Institute of Basic Medical Sciences, National Cheng Kung University College of Medicine, Tainan 70101, Taiwan.
Department of Physiology, National Cheng Kung University College of Medicine, Tainan 70101, Taiwan.
Int J Mol Sci. 2023 Jan 19;24(3):1983. doi: 10.3390/ijms24031983.
An escapable (ES)/inescapable stress (IS) paradigm was used to study whether behavioral control and repeated footshock stressors may affect adult neurogenesis and related cognitive function. Male stressed mice having behavioral control (ES) had a short-term escalation in dorsal dentate gyrus (DG) neurogenesis, while similarly stressed mice having no such control had unaltered neurogenesis as compared to control mice receiving no stressors. Paradoxically, ES and IS mice had comparable stress-induced corticosterone elevations throughout the stress regimen.
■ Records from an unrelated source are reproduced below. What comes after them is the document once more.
Source: an optimization exercise on an open RTL-to-GDS flow (aim: small area, a short achievable clock period and few clock cycles per item). Production flows keep margins and buffers that such runs may drop.
In this exercise RTL edits were held to simulation tests only and were not proved equivalent to the original.

Setup of v2:
==> flow/design.v (excerpt) <==
module idct_stage1_top #(
    parameter int BLOCK_COLS = 40,
    parameter int BLOCK_ROWS = 30,
    parameter int RESULT_BASE = 76800
) (
    input  logic       CLOCK,
    input  logic       Resetn,
    input  logic       start,
    input  logic [15:0] sram_read_data,
    output logic [17:0] sram_address,
    output logic [15:0] sram_write_data,
    output logic       sram_we_n,
    output logic       busy,
    output logic       done
);
Size: roughly 3,500 cells after synthesis, about 580 flip-flops, ~34,000 um2 of cells after synthesis.
Settings: LEC_CHECK=0, CAP_MARGIN=20, CORE_MARGIN=2, CORE_UTILIZATION=40, CTS_CLUSTER_DIAMETER=120, CTS_CLUSTER_SIZE=24, SLEW_MARGIN=20; clock period 12.0 ns.
standard.sh (not shown) runs the stock make flow with config.mk's settings and CLKGATE_MAP_FILE= SYNTH_SCRIPT=/design/flow/synth_recipe.tcl, a recipe that flattens the netlist after the stock synthesis.
==> flow/flow/run.sh <==
#!/bin/bash
set -euo pipefail
export BUFFER_PORTS_ARGS="-buffer_cell sky130_fd_sc_hd__buf_4"
export SETUP_SLACK_MARGIN=8.45
bash standard.sh > standard.log 2>&1
v2 finished end to end and its layout was clean on timing, DRC and antenna.
Testbench counts of v2, summed over its fixed seeds: cycles 614,460, pictures 4.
Appetitive operant conditioning and forced running procedures were used to model learning and exercise effects in this escapable/inescapable paradigm. Further, conditioning and running procedures did not seem to affect the mice's corticosterone or short-term neurogenesis. ES and IS mice did not show noticeable long-term changes in their dorsal DG neurogenesis, gliogenesis, local neuronal density, apoptosis, autophagic flux, or heterotypic stress responses. ES mice were found to have a greater number of previously labeled and functionally integrated DG neurons as compared to IS and control mice 6 weeks after the conclusion of the stressor regimen. Likewise, ES mice outperformed IS and non-stressed control mice for the first two, but not the remaining two, trials in the object location task. Compared to non-stressed controls, temozolomide-treated ES and IS mice having a lower number of dorsal DG 6-week-old neurons display poor performance in their object location working memory. These results, taken together, prompt us to conclude that repeated stressors, albeit their corticosterone secretion-stimulating effect, do not necessary affect adult dorsal DG neurogenesis. Moreover, stressed animals having behavioral control may display adult neurogenesis escalation in the dorsal DG. Furthermore, the number of 6-week-old and functionally-integrated neurons in the dorsal DG seems to confer the quality of spatial location working memory. Finally, these 6-week-old, adult-born neurons seem to contribute spatial location memory in a use-dependent manner.
一种可逃避(ES)/不可逃避应激(IS)范式被用于研究行为控制和重复足底电击应激源是否会影响成年神经发生和相关认知功能。具有行为控制(ES)的雄性应激小鼠的背齿状回(DG)神经发生出现短期急剧增加,而同样受到应激但没有这种控制的小鼠的神经发生与未接受应激源的对照小鼠没有变化。矛盾的是,ES 和 IS 小鼠在整个应激过程中具有可比的应激诱导皮质酮升高。食欲操作性条件反射和强制跑步程序用于在这种可逃避/不可逃避范式中模拟学习和运动效应。此外,条件反射和跑步程序似乎不会影响小鼠的皮质酮或短期神经发生。ES 和 IS 小鼠在其背侧 DG 神经发生、神经胶质发生、局部神经元密度、细胞凋亡、自噬通量或异质应激反应中没有显示出明显的长期变化。与 IS 和对照小鼠相比,ES 小鼠在应激方案结束后 6 周时具有更多先前标记和功能整合的 DG 神经元。同样,与 IS 和非应激对照小鼠相比,ES 小鼠在前两次(但不是后两次)物体位置任务中表现更好。与非应激对照相比,接受替莫唑胺治疗的 ES 和 IS 小鼠具有较少的背侧 DG 6 周龄神经元,在物体位置工作记忆方面表现不佳。这些结果表明,尽管应激源会刺激皮质酮的分泌,但它们不一定会影响成年背侧 DG 的神经发生。此外,具有行为控制的应激动物可能会在背侧 DG 中显示出成年神经发生的增加。此外,背侧 DG 中 6 周龄和功能整合神经元的数量似乎赋予了空间位置工作记忆的质量。最后,这些 6 周龄的成年新生神经元似乎以依赖使用的方式有助于空间位置记忆。